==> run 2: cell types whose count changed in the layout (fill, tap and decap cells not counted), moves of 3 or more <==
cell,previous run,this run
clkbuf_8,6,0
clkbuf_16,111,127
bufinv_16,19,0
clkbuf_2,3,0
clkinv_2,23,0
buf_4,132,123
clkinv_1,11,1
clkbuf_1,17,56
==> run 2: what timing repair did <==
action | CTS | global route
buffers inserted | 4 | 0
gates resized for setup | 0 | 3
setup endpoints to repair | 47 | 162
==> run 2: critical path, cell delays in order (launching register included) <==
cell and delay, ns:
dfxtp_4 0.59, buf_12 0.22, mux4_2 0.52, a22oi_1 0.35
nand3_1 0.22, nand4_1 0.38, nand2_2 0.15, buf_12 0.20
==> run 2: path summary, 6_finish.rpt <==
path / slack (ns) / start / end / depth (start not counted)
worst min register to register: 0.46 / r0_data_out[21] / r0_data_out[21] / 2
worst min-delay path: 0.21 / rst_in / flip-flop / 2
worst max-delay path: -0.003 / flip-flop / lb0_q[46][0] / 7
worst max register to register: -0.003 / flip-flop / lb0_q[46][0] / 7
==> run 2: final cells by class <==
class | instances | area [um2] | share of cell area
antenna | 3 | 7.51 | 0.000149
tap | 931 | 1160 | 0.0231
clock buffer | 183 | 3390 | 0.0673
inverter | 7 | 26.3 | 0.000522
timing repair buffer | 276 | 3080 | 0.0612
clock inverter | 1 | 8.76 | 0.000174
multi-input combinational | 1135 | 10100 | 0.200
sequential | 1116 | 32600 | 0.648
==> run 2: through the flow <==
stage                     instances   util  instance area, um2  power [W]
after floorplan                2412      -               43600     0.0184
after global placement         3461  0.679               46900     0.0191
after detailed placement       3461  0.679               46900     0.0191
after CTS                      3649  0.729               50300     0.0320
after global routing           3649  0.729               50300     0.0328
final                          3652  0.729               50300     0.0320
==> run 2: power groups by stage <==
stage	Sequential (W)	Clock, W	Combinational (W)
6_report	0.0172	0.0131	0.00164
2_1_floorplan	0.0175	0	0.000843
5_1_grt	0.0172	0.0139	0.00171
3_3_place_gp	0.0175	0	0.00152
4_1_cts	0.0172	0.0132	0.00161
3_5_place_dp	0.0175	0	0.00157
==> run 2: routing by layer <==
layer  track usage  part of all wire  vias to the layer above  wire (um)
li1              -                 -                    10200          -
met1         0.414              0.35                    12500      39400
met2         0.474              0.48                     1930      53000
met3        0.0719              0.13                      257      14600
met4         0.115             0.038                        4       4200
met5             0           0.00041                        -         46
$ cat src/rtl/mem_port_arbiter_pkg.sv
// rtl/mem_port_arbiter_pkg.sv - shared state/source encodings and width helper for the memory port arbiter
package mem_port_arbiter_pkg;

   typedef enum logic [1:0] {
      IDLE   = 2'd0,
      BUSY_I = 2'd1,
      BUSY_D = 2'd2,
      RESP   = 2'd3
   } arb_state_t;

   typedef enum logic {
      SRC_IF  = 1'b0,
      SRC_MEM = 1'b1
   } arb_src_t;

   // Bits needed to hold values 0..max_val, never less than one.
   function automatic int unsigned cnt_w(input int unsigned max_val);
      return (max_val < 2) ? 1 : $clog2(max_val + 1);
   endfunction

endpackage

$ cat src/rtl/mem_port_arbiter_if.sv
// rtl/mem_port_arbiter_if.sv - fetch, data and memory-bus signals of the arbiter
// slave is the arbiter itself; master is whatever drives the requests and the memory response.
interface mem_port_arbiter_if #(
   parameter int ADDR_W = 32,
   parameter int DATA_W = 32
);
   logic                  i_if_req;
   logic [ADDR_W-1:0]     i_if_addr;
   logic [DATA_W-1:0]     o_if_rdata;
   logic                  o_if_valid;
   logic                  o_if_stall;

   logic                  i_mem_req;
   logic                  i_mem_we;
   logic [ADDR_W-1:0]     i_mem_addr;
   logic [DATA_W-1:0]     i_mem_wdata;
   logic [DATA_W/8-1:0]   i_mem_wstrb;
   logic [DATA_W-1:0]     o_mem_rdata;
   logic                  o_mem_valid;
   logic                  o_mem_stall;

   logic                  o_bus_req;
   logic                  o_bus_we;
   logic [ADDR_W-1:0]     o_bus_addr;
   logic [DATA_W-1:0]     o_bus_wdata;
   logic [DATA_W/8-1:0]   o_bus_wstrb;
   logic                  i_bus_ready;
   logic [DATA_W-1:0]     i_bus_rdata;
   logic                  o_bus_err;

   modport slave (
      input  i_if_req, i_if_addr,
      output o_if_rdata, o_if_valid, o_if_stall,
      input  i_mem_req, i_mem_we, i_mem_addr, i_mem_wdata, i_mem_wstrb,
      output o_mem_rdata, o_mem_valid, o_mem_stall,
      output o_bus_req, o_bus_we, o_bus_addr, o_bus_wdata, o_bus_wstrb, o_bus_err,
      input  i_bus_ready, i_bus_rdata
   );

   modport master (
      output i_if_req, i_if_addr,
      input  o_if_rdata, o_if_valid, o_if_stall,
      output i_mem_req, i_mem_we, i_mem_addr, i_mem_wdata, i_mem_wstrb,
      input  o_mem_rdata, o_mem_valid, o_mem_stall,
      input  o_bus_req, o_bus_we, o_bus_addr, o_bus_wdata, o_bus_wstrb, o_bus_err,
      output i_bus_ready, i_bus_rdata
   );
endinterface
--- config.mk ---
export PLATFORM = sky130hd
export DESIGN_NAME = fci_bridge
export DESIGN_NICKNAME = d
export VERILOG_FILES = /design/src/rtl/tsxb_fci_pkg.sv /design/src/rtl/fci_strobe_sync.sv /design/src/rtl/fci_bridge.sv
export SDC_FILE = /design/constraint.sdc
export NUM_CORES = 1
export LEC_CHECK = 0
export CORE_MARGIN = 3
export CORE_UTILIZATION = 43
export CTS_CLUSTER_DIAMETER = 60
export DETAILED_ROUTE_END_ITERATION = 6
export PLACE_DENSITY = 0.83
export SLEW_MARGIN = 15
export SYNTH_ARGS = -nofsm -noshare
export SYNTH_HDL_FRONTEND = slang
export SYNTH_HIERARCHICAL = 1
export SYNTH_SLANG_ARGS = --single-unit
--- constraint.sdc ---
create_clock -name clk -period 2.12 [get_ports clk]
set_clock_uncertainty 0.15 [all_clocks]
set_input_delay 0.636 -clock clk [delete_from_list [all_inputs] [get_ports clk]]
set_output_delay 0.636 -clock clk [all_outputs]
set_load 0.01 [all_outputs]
━━━━━━━━
EXERCISE OBJECTIVE
Extract from the listing above the lines between the line containing "run 2: path" and the line containing "inverter | 7 | 26.3 | 0.000522", keeping both of those lines. Output nothing else.

ANSWER BELOW
==> run 2: path summary, 6_finish.rpt <==
path / slack (ns) / start / end / depth (start not counted)
worst min register to register: 0.46 / r0_data_out[21] / r0_data_out[21] / 2
worst min-delay path: 0.21 / rst_in / flip-flop / 2
worst max-delay path: -0.003 / flip-flop / lb0_q[46][0] / 7
worst max register to register: -0.003 / flip-flop / lb0_q[46][0] / 7
==> run 2: final cells by class <==
class | instances | area [um2] | share of cell area
antenna | 3 | 7.51 | 0.000149
tap | 931 | 1160 | 0.0231
clock buffer | 183 | 3390 | 0.0673
inverter | 7 | 26.3 | 0.000522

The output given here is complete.